#### [PROBLEM STATEMENT]
From the entries below, gather every line containing the string "Backpressure".

#### [AVAILABLE DATA]
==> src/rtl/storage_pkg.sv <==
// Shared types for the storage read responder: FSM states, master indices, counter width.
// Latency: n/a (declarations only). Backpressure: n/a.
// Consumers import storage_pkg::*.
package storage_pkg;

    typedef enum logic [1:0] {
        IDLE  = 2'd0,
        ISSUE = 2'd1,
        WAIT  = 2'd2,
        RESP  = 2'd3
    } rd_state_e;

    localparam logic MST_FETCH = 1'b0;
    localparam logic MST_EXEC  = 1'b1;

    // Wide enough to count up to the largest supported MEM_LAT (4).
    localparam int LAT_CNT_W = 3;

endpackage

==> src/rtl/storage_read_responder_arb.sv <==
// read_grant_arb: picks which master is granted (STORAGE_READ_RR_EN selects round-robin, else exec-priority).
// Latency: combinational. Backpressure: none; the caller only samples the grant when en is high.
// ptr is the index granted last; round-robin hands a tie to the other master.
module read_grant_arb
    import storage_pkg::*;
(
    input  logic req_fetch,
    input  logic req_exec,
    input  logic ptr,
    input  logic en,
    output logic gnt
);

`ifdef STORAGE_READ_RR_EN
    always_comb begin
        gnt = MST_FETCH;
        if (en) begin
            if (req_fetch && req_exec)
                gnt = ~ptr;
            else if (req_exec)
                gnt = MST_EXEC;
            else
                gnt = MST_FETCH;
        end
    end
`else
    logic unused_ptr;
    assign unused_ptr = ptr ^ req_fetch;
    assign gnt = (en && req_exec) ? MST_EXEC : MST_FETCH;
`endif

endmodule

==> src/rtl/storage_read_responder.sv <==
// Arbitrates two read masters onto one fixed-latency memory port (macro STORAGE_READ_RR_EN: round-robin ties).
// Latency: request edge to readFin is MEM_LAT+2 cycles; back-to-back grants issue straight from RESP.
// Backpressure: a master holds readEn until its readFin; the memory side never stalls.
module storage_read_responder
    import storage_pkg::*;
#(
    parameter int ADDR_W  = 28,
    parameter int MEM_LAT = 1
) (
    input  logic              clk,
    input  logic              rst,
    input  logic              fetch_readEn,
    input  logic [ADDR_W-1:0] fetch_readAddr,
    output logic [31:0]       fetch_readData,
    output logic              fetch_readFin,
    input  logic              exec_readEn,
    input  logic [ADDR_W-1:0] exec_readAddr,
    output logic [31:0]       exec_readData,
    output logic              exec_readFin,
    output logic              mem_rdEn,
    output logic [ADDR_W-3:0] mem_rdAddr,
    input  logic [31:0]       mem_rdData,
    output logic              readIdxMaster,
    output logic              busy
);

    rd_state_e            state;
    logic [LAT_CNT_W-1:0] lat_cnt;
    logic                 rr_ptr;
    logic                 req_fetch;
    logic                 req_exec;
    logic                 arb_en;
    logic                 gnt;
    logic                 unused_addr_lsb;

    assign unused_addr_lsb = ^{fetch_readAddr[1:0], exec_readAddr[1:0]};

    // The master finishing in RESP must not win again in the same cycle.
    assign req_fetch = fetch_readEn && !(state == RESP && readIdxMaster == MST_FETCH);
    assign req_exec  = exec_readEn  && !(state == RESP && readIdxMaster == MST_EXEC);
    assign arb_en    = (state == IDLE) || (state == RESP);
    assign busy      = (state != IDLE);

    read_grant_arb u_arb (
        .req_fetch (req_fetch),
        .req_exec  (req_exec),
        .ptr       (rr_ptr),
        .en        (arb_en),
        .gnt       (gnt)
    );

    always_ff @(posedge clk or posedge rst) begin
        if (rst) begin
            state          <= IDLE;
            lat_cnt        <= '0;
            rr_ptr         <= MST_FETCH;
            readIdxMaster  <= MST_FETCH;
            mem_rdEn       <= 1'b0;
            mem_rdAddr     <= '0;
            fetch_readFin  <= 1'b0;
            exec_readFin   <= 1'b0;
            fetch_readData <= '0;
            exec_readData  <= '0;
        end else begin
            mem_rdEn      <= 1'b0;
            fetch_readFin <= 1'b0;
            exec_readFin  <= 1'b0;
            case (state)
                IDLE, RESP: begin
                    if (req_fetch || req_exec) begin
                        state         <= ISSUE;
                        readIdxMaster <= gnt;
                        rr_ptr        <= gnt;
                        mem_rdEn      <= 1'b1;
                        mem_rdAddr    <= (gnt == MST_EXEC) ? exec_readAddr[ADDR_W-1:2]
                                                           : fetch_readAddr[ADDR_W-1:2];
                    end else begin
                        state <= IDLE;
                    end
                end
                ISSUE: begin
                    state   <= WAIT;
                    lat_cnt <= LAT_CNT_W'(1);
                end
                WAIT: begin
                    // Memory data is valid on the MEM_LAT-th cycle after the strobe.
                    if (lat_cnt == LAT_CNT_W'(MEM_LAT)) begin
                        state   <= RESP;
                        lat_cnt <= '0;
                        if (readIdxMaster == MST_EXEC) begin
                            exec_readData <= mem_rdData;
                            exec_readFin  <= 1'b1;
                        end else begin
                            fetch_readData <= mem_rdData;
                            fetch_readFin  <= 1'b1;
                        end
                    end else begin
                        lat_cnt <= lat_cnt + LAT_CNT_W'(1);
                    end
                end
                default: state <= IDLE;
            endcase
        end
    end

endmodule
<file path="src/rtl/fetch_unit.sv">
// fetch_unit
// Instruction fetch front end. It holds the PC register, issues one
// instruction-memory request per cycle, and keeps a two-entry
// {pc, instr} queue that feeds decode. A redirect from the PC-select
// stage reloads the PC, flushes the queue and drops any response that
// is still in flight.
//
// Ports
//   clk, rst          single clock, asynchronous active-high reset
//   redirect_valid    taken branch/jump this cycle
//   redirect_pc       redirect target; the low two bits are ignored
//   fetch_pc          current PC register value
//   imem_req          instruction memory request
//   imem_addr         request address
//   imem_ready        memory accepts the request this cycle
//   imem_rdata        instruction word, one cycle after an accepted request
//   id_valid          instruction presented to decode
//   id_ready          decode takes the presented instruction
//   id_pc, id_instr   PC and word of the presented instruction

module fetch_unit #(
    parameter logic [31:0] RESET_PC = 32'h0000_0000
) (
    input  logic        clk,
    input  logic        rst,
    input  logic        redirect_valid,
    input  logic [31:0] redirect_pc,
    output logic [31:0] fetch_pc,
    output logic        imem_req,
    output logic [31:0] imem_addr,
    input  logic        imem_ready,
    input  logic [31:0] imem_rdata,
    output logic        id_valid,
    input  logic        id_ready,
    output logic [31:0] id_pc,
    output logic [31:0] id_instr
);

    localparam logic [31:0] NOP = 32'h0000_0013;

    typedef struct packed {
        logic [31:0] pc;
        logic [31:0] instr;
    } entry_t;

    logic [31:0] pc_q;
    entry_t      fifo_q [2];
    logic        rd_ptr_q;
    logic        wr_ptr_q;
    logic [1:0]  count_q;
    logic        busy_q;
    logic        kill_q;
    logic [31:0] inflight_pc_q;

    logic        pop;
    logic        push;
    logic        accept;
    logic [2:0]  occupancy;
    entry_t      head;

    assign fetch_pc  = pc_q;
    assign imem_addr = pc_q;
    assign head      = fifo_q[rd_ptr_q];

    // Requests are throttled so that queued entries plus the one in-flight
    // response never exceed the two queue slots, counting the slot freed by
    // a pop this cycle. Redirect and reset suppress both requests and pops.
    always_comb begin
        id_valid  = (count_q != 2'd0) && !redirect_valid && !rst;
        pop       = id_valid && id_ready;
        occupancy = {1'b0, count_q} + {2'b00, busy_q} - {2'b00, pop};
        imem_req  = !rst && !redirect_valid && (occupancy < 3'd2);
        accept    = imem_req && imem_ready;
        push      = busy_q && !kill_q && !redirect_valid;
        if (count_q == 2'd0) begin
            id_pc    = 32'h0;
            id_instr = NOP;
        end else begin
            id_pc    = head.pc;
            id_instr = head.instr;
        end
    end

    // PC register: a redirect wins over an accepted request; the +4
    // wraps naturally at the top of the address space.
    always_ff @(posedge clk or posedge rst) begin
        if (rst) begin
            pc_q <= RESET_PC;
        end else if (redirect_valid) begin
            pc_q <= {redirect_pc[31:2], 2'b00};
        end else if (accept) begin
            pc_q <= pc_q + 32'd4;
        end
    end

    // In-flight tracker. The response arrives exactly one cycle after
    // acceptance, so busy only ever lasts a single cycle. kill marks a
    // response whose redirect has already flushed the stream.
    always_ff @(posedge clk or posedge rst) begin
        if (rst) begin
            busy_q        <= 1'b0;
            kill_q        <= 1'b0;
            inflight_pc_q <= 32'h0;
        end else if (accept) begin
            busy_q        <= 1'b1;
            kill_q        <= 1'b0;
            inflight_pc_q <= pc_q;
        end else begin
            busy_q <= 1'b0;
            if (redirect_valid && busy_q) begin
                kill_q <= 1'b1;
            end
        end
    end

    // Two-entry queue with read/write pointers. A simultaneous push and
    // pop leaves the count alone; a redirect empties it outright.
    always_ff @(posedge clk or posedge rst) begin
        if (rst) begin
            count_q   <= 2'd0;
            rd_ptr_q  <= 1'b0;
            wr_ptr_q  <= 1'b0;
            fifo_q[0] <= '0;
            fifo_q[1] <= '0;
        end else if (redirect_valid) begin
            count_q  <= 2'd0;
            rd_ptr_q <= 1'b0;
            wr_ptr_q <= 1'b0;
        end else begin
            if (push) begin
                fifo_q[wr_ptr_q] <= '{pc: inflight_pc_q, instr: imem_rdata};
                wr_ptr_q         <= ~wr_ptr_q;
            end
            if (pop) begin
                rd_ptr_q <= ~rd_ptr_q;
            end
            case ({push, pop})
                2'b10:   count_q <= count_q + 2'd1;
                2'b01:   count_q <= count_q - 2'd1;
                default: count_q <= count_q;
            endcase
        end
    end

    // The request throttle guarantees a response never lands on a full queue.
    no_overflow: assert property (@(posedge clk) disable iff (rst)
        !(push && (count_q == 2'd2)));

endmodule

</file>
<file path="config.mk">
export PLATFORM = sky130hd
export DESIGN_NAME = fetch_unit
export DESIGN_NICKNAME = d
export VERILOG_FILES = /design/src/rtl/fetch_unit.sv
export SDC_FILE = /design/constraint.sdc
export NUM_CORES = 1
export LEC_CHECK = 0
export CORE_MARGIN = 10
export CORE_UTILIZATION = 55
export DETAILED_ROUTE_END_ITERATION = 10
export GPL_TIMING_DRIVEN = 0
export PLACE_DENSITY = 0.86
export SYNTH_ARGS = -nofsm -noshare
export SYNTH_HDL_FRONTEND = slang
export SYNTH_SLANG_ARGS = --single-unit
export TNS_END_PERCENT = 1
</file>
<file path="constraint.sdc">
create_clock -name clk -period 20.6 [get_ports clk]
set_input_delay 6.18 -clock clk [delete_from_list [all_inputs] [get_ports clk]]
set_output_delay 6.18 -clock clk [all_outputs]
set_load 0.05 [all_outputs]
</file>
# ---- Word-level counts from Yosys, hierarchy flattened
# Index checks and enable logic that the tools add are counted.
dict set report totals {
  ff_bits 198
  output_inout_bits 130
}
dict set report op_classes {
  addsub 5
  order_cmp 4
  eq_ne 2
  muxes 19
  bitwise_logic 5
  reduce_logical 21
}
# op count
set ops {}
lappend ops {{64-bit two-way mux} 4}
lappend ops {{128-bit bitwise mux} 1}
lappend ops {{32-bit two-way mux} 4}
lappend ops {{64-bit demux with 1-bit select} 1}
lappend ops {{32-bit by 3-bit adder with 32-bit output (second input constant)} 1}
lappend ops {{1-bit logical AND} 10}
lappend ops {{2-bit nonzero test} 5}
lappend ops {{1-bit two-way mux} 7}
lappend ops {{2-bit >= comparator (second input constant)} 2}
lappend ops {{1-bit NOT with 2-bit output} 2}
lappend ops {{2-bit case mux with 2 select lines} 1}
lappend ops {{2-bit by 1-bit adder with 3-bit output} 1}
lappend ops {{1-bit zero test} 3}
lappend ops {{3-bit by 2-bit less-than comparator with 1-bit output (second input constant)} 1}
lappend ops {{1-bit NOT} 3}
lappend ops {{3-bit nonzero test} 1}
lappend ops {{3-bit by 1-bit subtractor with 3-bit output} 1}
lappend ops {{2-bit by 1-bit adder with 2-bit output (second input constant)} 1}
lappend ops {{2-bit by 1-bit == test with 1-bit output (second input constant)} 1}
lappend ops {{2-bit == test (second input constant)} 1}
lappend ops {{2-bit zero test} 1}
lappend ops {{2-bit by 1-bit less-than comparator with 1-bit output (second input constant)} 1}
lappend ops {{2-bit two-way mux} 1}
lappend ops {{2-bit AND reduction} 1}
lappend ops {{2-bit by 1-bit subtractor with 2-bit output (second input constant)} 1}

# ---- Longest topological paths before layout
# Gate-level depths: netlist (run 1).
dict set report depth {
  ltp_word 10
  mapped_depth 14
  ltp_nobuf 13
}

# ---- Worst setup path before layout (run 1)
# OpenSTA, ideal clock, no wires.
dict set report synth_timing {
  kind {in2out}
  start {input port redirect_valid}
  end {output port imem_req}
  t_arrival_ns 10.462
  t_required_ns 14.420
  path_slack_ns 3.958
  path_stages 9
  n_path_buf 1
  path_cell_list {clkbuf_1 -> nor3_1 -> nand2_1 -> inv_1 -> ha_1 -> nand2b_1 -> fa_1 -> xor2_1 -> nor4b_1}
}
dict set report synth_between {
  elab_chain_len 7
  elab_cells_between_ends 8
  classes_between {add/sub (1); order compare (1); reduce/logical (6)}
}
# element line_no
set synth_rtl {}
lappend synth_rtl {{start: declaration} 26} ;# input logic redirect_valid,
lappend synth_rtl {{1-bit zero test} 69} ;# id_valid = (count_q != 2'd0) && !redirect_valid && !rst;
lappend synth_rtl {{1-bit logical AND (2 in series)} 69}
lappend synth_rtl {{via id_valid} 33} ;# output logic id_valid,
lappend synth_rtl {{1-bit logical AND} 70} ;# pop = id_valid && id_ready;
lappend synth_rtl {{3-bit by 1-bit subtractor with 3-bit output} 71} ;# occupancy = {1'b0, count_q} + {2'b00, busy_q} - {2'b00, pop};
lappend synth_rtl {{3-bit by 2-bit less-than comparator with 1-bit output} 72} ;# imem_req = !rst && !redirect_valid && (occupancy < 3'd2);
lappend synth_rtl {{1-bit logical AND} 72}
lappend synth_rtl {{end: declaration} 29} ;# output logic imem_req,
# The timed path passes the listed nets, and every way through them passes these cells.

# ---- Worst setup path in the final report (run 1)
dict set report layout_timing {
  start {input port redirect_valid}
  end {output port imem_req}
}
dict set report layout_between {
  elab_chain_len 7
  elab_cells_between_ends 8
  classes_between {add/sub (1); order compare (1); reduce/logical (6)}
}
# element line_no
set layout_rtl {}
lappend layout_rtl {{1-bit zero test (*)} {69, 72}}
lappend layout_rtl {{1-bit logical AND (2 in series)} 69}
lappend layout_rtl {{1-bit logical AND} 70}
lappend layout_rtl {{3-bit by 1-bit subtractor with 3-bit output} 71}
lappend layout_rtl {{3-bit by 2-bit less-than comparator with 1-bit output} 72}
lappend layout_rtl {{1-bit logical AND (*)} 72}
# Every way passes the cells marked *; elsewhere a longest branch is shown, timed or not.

#### [RESPONSE AREA]
// Latency: n/a (declarations only). Backpressure: n/a.
// Latency: combinational. Backpressure: none; the caller only samples the grant when en is high.
// Backpressure: a master holds readEn until its readFin; the memory side never stalls.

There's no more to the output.